DATA FOR THIS TASK
--- config.mk ---
export PLATFORM = sky130hd
export DESIGN_NAME = incr_adc_sequencer
export DESIGN_NICKNAME = d
export VERILOG_FILES = /design/src/rtl/incr_adc_sequencer.sv
export SDC_FILE = /design/constraint.sdc
export NUM_CORES = 1
export LEC_CHECK = 0
export CAP_MARGIN = 10
export CORE_ASPECT_RATIO = 1.1
export CORE_MARGIN = 4
export CORE_UTILIZATION = 49
export CTS_BUF_LIST = sky130_fd_sc_hd__clkbuf_8
export DETAILED_ROUTE_END_ITERATION = 10
export GPL_TIMING_DRIVEN = 0
export MAX_ROUTING_LAYER = met4
export PLACE_DENSITY = 0.81
export SYNTH_ARGS = -nofsm -noshare
export SYNTH_HDL_FRONTEND = slang
export SYNTH_SLANG_ARGS = --single-unit
--- constraint.sdc ---
create_clock -name clk -period 1.78 [get_ports clk]
set_clock_uncertainty 0.1 [all_clocks]
set_input_delay 0.445 -clock clk [delete_from_list [all_inputs] [get_ports clk]]
set_output_delay 0.445 -clock clk [all_outputs]
set_load 0.02 [all_outputs]
--- src/rtl/incr_adc_sequencer.sv ---
`timescale 1ns/1ps
// Conversion sequencer for the incremental sigma-delta path: resets modulator and
// filter per conversion, waits for new_data, and holds the result for the host.
//
// state   | meaning
// IDLE    | filter and modulator held in reset, waiting for start
// RESET   | per-conversion reset pulse, RST_CYCLES clocks long
// CONVERT | filter released, waiting for new_data or timeout
module incr_adc_sequencer #(
    parameter int WIDTH      = 12,
    parameter int RST_CYCLES = 2,
    parameter int TIMEOUT    = 1024
) (
    input  logic             clk,
    input  logic             rst,
    input  logic             start,
    input  logic             cont,
    input  logic             clear_err,
    input  logic [WIDTH-1:0] filt_data,
    input  logic             filt_new_data,
    output logic             filt_rst_n,
    output logic             mod_rst,
    output logic             busy,
    output logic [WIDTH-1:0] result,
    output logic             result_valid,
    input  logic             result_ready,
    output logic             overrun,
    output logic             timeout_err
);

    localparam int CW  = $clog2(TIMEOUT);
    localparam int RCW = $clog2(RST_CYCLES + 1);

    typedef enum logic [1:0] {
        IDLE    = 2'd0,
        RESET   = 2'd1,
        CONVERT = 2'd2
    } state_t;

    state_t         state, state_nx;
    logic [RCW-1:0] rst_cnt;
    logic [CW-1:0]  cyc_cnt;
    logic           conv_done;
    logic           tmo;
    logic           ovr_set;

    always_ff @(posedge clk or posedge rst) begin
        if (rst) begin
            state      <= IDLE;
            filt_rst_n <= 1'b0;
            busy       <= 1'b0;
        end else begin
            state      <= state_nx;
            filt_rst_n <= (state_nx == CONVERT);
            busy       <= (state_nx != IDLE);
        end
    end

    always_comb begin
        state_nx  = state;
        conv_done = 1'b0;
        tmo       = 1'b0;
        case (state)
            IDLE: begin
                if (start) state_nx = RESET;
            end
            RESET: begin
                if (rst_cnt == '0) state_nx = CONVERT;
            end
            CONVERT: begin
                if (filt_new_data) conv_done = 1'b1;
                else if (cyc_cnt == CW'(TIMEOUT - 1)) tmo = 1'b1;
                // a timeout ends the conversion exactly like new_data does
                if (conv_done || tmo) state_nx = cont ? RESET : IDLE;
            end
            default: state_nx = IDLE;
        endcase
    end

    always_ff @(posedge clk or posedge rst) begin
        if (rst) begin
            rst_cnt <= '0;
            cyc_cnt <= '0;
        end else begin
            if (state_nx == RESET && state != RESET) rst_cnt <= RCW'(RST_CYCLES - 1);
            else if (rst_cnt != '0) rst_cnt <= rst_cnt - 1'b1;

            if (state != CONVERT) cyc_cnt <= '0;
            else cyc_cnt <= cyc_cnt + 1'b1;
        end
    end

    // overwrite only counts as overrun if the consumer is not taking the old value now
    assign ovr_set = conv_done && result_valid && !result_ready;

    always_ff @(posedge clk or posedge rst) begin
        if (rst) begin
            result       <= '0;
            result_valid <= 1'b0;
            overrun      <= 1'b0;
            timeout_err  <= 1'b0;
        end else begin
            if (conv_done) begin
                result       <= filt_data;
                result_valid <= 1'b1;
            end else if (result_valid && result_ready) begin
                result_valid <= 1'b0;
            end
            overrun     <= ovr_set | (overrun & ~clear_err);
            timeout_err <= tmo | (timeout_err & ~clear_err);
        end
    end

    assign mod_rst = ~filt_rst_n;

endmodule

==> flow_summary.yaml <==
outcome:
  status: "completed"
setup_path:
  crit_slowest_cell: "clkdlybuf4s50_1"
  cp-start-kind: "input port"
  reg2reg_slack_ns: 0.12
  cp-endpoint: "result[5]"
  required_ns: 1.85
  r2r_end: "busy"
  crit_path_max_fanout: 10
  arrival_ns: 1.78
  rr_worst_depth: 5
  critPathKind: "input port to flop"
  slowest_delay_ns: 0.49
  crit_path_start: "filt_new_data"
  worstReg2RegStart: "cyc_cnt[0]"
  crit_path_end_kind: "flop"
  path_cells: "clkdlybuf4s50_1, nand2_1, clkbuf_4, mux2_2"
yosys:
  synth_area_leaders: "dfrtp_1 57%, mux2_2 10%, xnor2_1 3.2%"
  yosysSeqAreaShare: 0.572
  syn_avg_cell_area_sq_um: 12.1
  synthCells: 112
  ys_warn_count: 0
  yosysMostFrequentCell: "dfrtp_1"
  synth_top_cell_area_share: 0.572
  synth_common_cells: "31 x dfrtp_1, 12 x mux2_2, 11 x nor2_1"
  yosys.cell_types.count: 33
  synthesis.nets: 133
  syn_area_sq_um: 1360
  yosysTopAreaCell: "dfrtp_1"
  synth_edf_count: 0
  synthArstFlopShare: 1.00
  synth_ff_type: "dfrtp_1"
  ys_seq_elements: 31
sta:
  worst_pin_slew_ns: 0.478
  slew_violations: 0
  final.setup.tns_ns: 0
  fin_crit_sh: 0.961
  rsz0062_at_grt: "false"
  setup_viol: 0
  hold_viol_final: 0
  layout_min_cycle_time_ns: 1.71
  maxSlewHeadroom: 0.682
  fin_ws_ns: 0.0691
  fmax_mhz: 584
power_and_ir_drop:
  ir_drop_v: 0.00135
  p_sw_frac: 0.333
  power.total_mw: 2.58
  p_int_mw: 1.72
  switchingPower_uw: 860
  p_seq_frac: 0.399
  power_density_nw_per_um2: 1370
  p_leak_nw: 0.893
  combPwrFrac: 0.364
  power_frac_clock: 0.237
placed_design:
  place.gp.congestion: 0.835
  post-place-ws_ns: -0.251
  dpl-instance-area_sq_um: 1760
  dpl.hpwl_um: 1960
  port_buffers: 36
clock_tree:
  cts_tree: "done"
  clk_latency_ns: 0.28
  clkTransAtPathRegs_ns: 0.07
  cts.sinks: 31
  cts_max_level: 2
  cts_hold_buf: 0
  clockBufferDepth: 2
  cts_inserted_buffers: 5
  root_buffer: "clkbuf_8"
final_layout:
  fin_util: 0.734
  fill_cells: 183
  regArea_sq_um: 776
  nets: 178
  final_area_sq_um: 1890
  multi_input_area_sq_um: 542
  layout-drive-gt1-share: 0.190
  area_growth_pct: 39.0
  diodes: 0
routing:
  drt_pass1_iterations: 4
  final_antenna_net_count: 0
  viasPerCell: 5.16
  drtIter0Drc: 20
  wirelength_um: 2820
  routedWlPerCell_um: 14.9
  num_vias: 975
  drc: 0
grt:
  first_global_vias: 1079
  grt_max_degree: 32
  grt-ovfl-total: 0
  grtUsageTotal: 0.179
  antenna_found_initial: 0
  grt_pass1_wl_um: 4800
floorplan:
  rows: 19
  die_h_um: 63.2
  dieArea_sq_um: 3670
  dieWidth_um: 58.2
  start_util: 0.528
  coreArea_sq_um: 2570
  pin_count: 37
worst_hold_path:
  hold_path.class: "input port to asynchronous set/reset pin"
flow_run:
  maxCapViolations: 0
-- per-stage QoR --
| step | instances | hold slack, ns |
|---|---|---|
| final | 189 | 0.325 |
| after CTS | 187 | 0.394 |
| after global routing | 189 | 0.330 |
| after detailed placement | 179 | 0.385 |
| after floorplan | 112 | 0.355 |
| after global placement | 179 | 0.373 |
-- routing by layer --
| layer | routed length [um] | part of all wire | GRT usage |
|---|---|---|---|
| met5 | 0 | 0 | - |
| met4 | 29 | 0.010 | 0.0522 |
| met3 | 189 | 0.067 | 0.0837 |
| met2 | 1430 | 0.51 | 0.278 |
| met1 | 1170 | 0.42 | 0.205 |
-- critical path: cells and delay by family --
kind / cells / cell delay, ns
mux: 1 / 0.35
simple gates: 1 / 0.22
buf+inv: 2 / 0.75
-- flip-flops by register name (all words and copies together), names as in the netlist --
name,cells
filt_rst_n,1
rst_cnt,2
state,2
timeout_err,1
result,12
busy,1
cyc_cnt,10
result_valid,1
overrun,1
-- worst min path at each step --
stage	from	endpoint	slack, ns	cells past startpoint
floorplan	cyc_cnt[0]	cyc_cnt[0]	0.35	1
global placement	cyc_cnt[0]	cyc_cnt[0]	0.37	1
detailed placement	cyc_cnt[0]	cyc_cnt[0]	0.38	1
CTS	cyc_cnt[0]	cyc_cnt[0]	0.39	1
global route	rst	result[11]	0.33	2
finish	rst	result[11]	0.33	2
-- layout by cell type, fill, tap and decap left out, types with 4 or more instances in the layout --
cell / n
dfrtp_1: 31
clkdlybuf4s50_1: 18
dlygate4sd2_1: 15
mux2_2: 12
nor2_1: 11
inv_1: 8
clkbuf_8: 7
nand2_1: 6
xnor2_1: 5
nand3_1: 4
a21oi_1: 4
-- power groups by stage --
stage                     clock network [mW]  logic (mW)  registers [mW]
after floorplan                            0       0.386            1.23
after global placement                     0        1.02            1.03
after detailed placement                   0        1.03            1.04
after CTS                              0.624       0.950            1.03
after global routing                   0.672        1.03            1.06
final                                  0.613       0.939            1.03
-- cell type report --
class                           instances  share of cell area
Buffer                                  2             0.00597
Inverter                                8              0.0159
Sequential cell                        31               0.411
Clock buffer                            7              0.0511
Timing Repair Buffer                   38               0.204
Tap cell                               31              0.0206
Clock inverter                          1             0.00398
Multi-Input combinational cell         71               0.287
-- cells by family after synthesis --
| group | count (synthesis) | share of synthesized area |
|---|---|---|
| fa+ha+maj | 2 | 0.0184 |
| xor+xnor | 7 | 0.0452 |
| mux | 12 | 0.0996 |
| flops | 31 | 0.572 |
| compound gates | 15 | 0.0766 |
| buf+inv | 10 | 0.0286 |
| simple gates | 35 | 0.160 |
-- timing repair --
item / 4_1_cts / 5_1_grt
setup buffers: 0 / 1
gates resized for setup: 15 / 4
pin swaps: 1 / 1
setup endpoints to repair: 16 / 12
Power figures use the tool's default switching activity.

EXERCISE GOAL
Answer with one number only: how many lines in the listing include "cont".

EXPECTED ANSWER
2